## config.mk

```make
export PLATFORM = sky130hd
export DESIGN_NAME = mem_arbiter
export DESIGN_NICKNAME = d
export VERILOG_FILES = /design/src/rtl/cpu_types_pkg.sv /design/src/rtl/mem_arbiter.sv
export SDC_FILE = /design/constraint.sdc
export NUM_CORES = 1
export LEC_CHECK = 0
export BUFFER_PORTS_ARGS = -buffer_cell sky130_fd_sc_hd__buf_2
export CORE_AREA = 3 3 101 103
export DETAILED_ROUTE_END_ITERATION = 8
export DIE_AREA = 0 0 104 106
export GPL_TIMING_DRIVEN = 1
export HOLD_SLACK_MARGIN = 0.12
export PLACE_DENSITY = 0.56
export SETUP_SLACK_MARGIN = 0.15
export SYNTH_ARGS = -nofsm -noshare
export SYNTH_HDL_FRONTEND = slang
export SYNTH_SLANG_ARGS = --single-unit
```

## constraint.sdc

```tcl
create_clock -name CLK -period 2.35 [get_ports CLK]
set_clock_uncertainty 0.1 [all_clocks]
set_input_delay 0.1175 -clock CLK [delete_from_list [all_inputs] [get_ports CLK]]
set_output_delay 0.1175 -clock CLK [all_outputs]
set_load 0.02 [all_outputs]
```

## src/rtl/cpu_types_pkg.sv

```systemverilog
// Shared CPU types: machine word and RAM status.
// Imported by the memory-side blocks.
package cpu_types_pkg;

  typedef logic [31:0] word_t;

  typedef enum logic [1:0] {
    FREE,
    BUSY,
    ACCESS,
    ERROR
  } ramstate_t;

endpackage

```

## src/rtl/mem_arbiter.sv

```systemverilog
// Arbitrates one RAM port between instruction and data sides.
// Data wins ties, bounded by MAX_DSTREAK while an instruction waits.
module mem_arbiter
  import cpu_types_pkg::*;
#(
  parameter int MAX_DSTREAK = 2
) (
  input  logic      CLK,
  input  logic      nRST,
  input  logic      iREN,
  input  word_t     iaddr,
  output logic      iwait,
  output word_t     iload,
  input  logic      dREN,
  input  logic      dWEN,
  input  word_t     daddr,
  input  word_t     dstore,
  output logic      dwait,
  output word_t     dload,
  output logic      ramREN,
  output logic      ramWEN,
  output word_t     ramaddr,
  output word_t     ramstore,
  input  word_t     ramload,
  input  ramstate_t ramstate
);

  localparam int SW = $clog2(MAX_DSTREAK + 1);
  localparam logic [SW-1:0] SMAX = SW'(MAX_DSTREAK);

  typedef enum logic [1:0] {
    IDLE,
    IGRANT,
    DGRANT
  } state_t;

  state_t        state, next_state;
  logic [SW-1:0] streak, next_streak;
  logic          dpend;

  always_ff @(posedge CLK or negedge nRST) begin
    if (!nRST) begin
      state  <= IDLE;
      streak <= '0;
    end else begin
      state  <= next_state;
      streak <= next_streak;
    end
  end

  always_comb begin
    dpend       = dREN | dWEN;
    next_state  = state;
    next_streak = streak;
    ramREN      = 1'b0;
    ramWEN      = 1'b0;
    ramaddr     = '0;
    ramstore    = '0;
    iwait       = iREN;
    dwait       = dpend;
    iload       = ramload;
    dload       = ramload;
    unique case (state)
      IDLE: begin
        if (dpend && (!iREN || streak < SMAX))
          next_state = DGRANT;
        else if (iREN)
          next_state = IGRANT;
      end
      IGRANT: begin
        ramaddr = iaddr;
        ramREN  = 1'b1;
        if (!iREN) begin
          next_state = IDLE;
        end else if (ramstate == ACCESS) begin
          iwait       = 1'b0;
          next_state  = IDLE;
          next_streak = '0;
        end else if (ramstate == ERROR) begin
          next_state = IDLE;
        end
      end
      DGRANT: begin
        ramaddr  = daddr;
        ramstore = dstore;
        ramWEN   = dWEN;
        ramREN   = dREN & ~dWEN;
        if (!dpend) begin
          next_state = IDLE;
        end else if (ramstate == ACCESS) begin
          dwait      = 1'b0;
          next_state = IDLE;
          // streak only matters while an instruction is waiting
          if (!iREN)
            next_streak = '0;
          else if (streak != SMAX)
            next_streak = streak + SW'(1);
        end else if (ramstate == ERROR) begin
          next_state = IDLE;
        end
      end
      default: next_state = IDLE;
    endcase
  end

endmodule

```

==> summary.md <==
| Metric | Value |
|---|---|
| Via density per instance | 4.025 |
| Setup Buffers After CTS | 0 |
| #FFs+latches synth | 4 |
| Routed wl met3 | 513 um |
| Core area | 9284 um^2 |
| Wire per inst | 13.19 um |
| Peak VDD IR | 0.2848 mV |
| CP Buf/Inv Count | 3 |
| Cells after synthesis | 214 |
| CTS clock-pin slew for the worst setup and hold paths | 0.03 ns |
| Setup slack, reg-to-reg | 0.50 ns |
| Unrepaired setup endpoints after global routing | false |
| Synth Area per Inst | 7.250 um^2 |
| Reg2Reg Launch Point | state[1] |
| Post-synthesis sequential area ratio | 0.06452 |
| Wl on met1 | 2.356 mm |
| Top Layer Used | met4 |
| Vias in the first global route | 1,755 |
| Setup TNS | 0 ns |
| First-pass GRT wire length | 8.956 mm |
| # DRC | 0 |
| Static Leak | 1.150 nW |
| IO buf count | 170 |
| Multi-input combinational cell area | 899.6 um^2 |
| CP max FO | 23 |
| 1st-pass router iterations | 5 |
| Worst Hold End | state[1] |
| Routed wl met2 | 2.888 mm |
| CTS H-tree depth | 1 |
| Total congestion overflow | 0 |
| CP delay by family, top | buffers and inverters |
| FF-to-FF path depth | 6 |
| Layout cells sized above 1 | 0.5810 |
| CP Data Required Time | 2.13 ns |
| CTS tree | yes |
| Total GRT Usage | 0.09786 |
| Worst hold stages | 3 |
| CTS root buffer | clkbuf_8 |
| # clock sinks | 4 |
| DP Cell Count | 440 |
| Final HPWL DP | 4.961 mm |
| Die Height | 106 um |
| HP Start | ramstate[1] |
| Fin. max-slew vios | 0 |
| Final ANT Viol Nets | 0 |
| Post-Syn Area | 1551 um^2 |
| Synthesized Nets | 354 |
| Startpoint types | register |
| Synth cell types | 30 |
| Worst skew pair latency | 0.21 ns |
| Power Total | 2.375 mW |
| Max Fclk | 500.9 MHz |
| Largest net degree at the start of global routing | 28 |
| Final Hold Fails | 0 |
| Fin crit period | 1.997 ns |
| Worst min path class | in2reg |
| CP Class | reg2out |
| Status | finished clean |
| Power Density | 1114 nW/um^2 |
| Clock Tree Buf Depth | 2 |
| I/O Pins | 267 |
| Area Overhead vs Synth | 37.34% |
| Worst slew pin tran | 0.4789 ns |
| Register area | 100.1 um^2 |
| Row count | 35 |
| Nets | 457 |
| WHS | 0.1296 ns |
| CP max stage cell | ha_2 |
| Period utilization | 0.8496 |
| GP Congestion | 0.7746 |
| Total Routed Length | 5.856 mm |
| Max Cap Viol | 0 |
| Worst relative slew slack | 0.6762 |
| TritonCTS Buffers | 3 |
| Die Wd | 104 um |
| CP Capture Type | output pin |
| Final setup fails | 0 |
| Fill cells | 1,055 |
| Post-route insts no fill | 444 |
| Critical Path Max Stage Delay | 0.45 ns |
| Number of diodes | 0 |
| Initial antenna violation count | 0 |
| Starting DRT DRC Count | 160 |
| Detailed-route via count | 1,787 |
| Worst path cell trace | inv_1, ha_2, buf_4, nor2b_1, buf_2 |
| Die area | 11,020 um^2 |
| WP data arrival | 1.78 ns |
| R2R Path End | streak[1] |
| Starting Density | 0.1671 |
| Ys Warns | 0 |
==> cell families after synthesis <==
kind of cell / share of synthesized area
muxes: 0.006452
DFF: 0.06452
and+or+nand+nor: 0.3105
AOI/OAI and AO/OA: 0.2129
adders and majority gates: 0.04032
buffers and inverters: 0.3653
==> metal layers <==
metal  GRT usage  vias to the layer above
li1            -                      858
met1      0.1196                      824
met2      0.1625                       85
met3     0.03339                       20
met4     0.02944                        0
met5           0                        -
==> worst min-delay path, cell delays in order <==
cell and delay (ns):
buf_2 0.09, a21o_1 0.11, o31ai_1 0.07
==> Yosys cell counts, drive strengths merged <==
library cell | instances | area, um^2
buf | 73 | 525.5
nor2b | 34 | 212.7
and2 | 33 | 207.7
a22oi | 32 | 240.2
clkbuf | 6 | 22.52
ha | 5 | 62.56
inv | 5 | 18.77
dfrtp | 4 | 100.1
nand2 | 2 | 7.510
nand2b | 2 | 12.51
a21boi | 1 | 7.510
a21o | 1 | 7.510
a21oi | 1 | 5.000
a221oi | 1 | 8.760
a2bb2oi | 1 | 8.760
a32oi | 1 | 8.760
and3b | 1 | 10.01
mux2i | 1 | 10.01
nand4b | 1 | 8.760
nor2 | 1 | 3.750
nor4b | 1 | 8.760
o21a | 1 | 7.510
o21ai | 1 | 5.000
o22ai | 1 | 6.260
o2bb2ai | 1 | 8.760
o311ai | 1 | 8.760
o31ai | 1 | 7.510
or4b | 1 | 10.01
==> per-stage QoR <==
stage                     utilization  setup slack (ns)  instance area [um^2]
after detailed placement       0.2222            0.3682                  2063
final                          0.2295            0.3534                  2131
after global placement         0.2222            0.4292                  2063
after global routing           0.2295            0.1888                  2131
after CTS                      0.2288            0.2202                  2125
after floorplan                     -            0.6925                  1551
==> placed cells by master, fill, tap and decap left out, types with 2 or more instances in the layout <==
master	netlist	final
inv_1	5	5
nor2b_1	34	34
and2_1	32	32
nand2_1	2	2
buf_2	9	170
nand2b_1	2	2
ha_1	5	3
buf_4	64	5
dfrtp_1	4	4
clkbuf_8	0	3
a22oi_1	32	32
==> how the worst max path moves through the flow <==
stage,to,slack (ns),startpoint,cells past startpoint
after floorplan,dwait,0.69,state[0],6
after global placement,ramaddr[20],0.43,state[0],6
final,ramaddr[6],0.35,state[1],5
after CTS,ramaddr[6],0.22,state[1],5
after global routing,ramaddr[8],0.19,state[1],5
after detailed placement,ramaddr[6],0.37,state[0],6
==> report_power, final <==
group	internal, mW	switching (mW)
combinational	0.864	1.25
sequential	0.0977	0.0283
clock	0.109	0.0297
==> final cells by class <==
type	instances	share of cell area
timing repair buffer	177	0.4269
tap	129	0.07575
inverter	5	0.008808
clock buffer	3	0.01938
sequential	4	0.04698
multi-input combinational	126	0.4222
==> flip-flops by register name, summed over array words and instances, names as in the netlist <==
| name | count |
|---|---|
| streak | 2 |
| state | 2 |
==> timing repair <==
| item | in CTS | in global routing |
|---|---|---|
| resized for setup | 1 | 2 |
| hold buffers | 1 | 0 |
| endpoints found under the hold margin | 4 | 0 |
| setup endpoints to repair | 2 | 16 |
Note: power is estimated with default switching activity, not from simulation.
■ ■ ■ ■
### Work instructions
In the material, find each line with the word "iREN" and list it.

### Task response
  input  logic      iREN,
    iwait       = iREN;
        if (dpend && (!iREN || streak < SMAX))
        else if (iREN)
        if (!iREN) begin
          if (!iREN)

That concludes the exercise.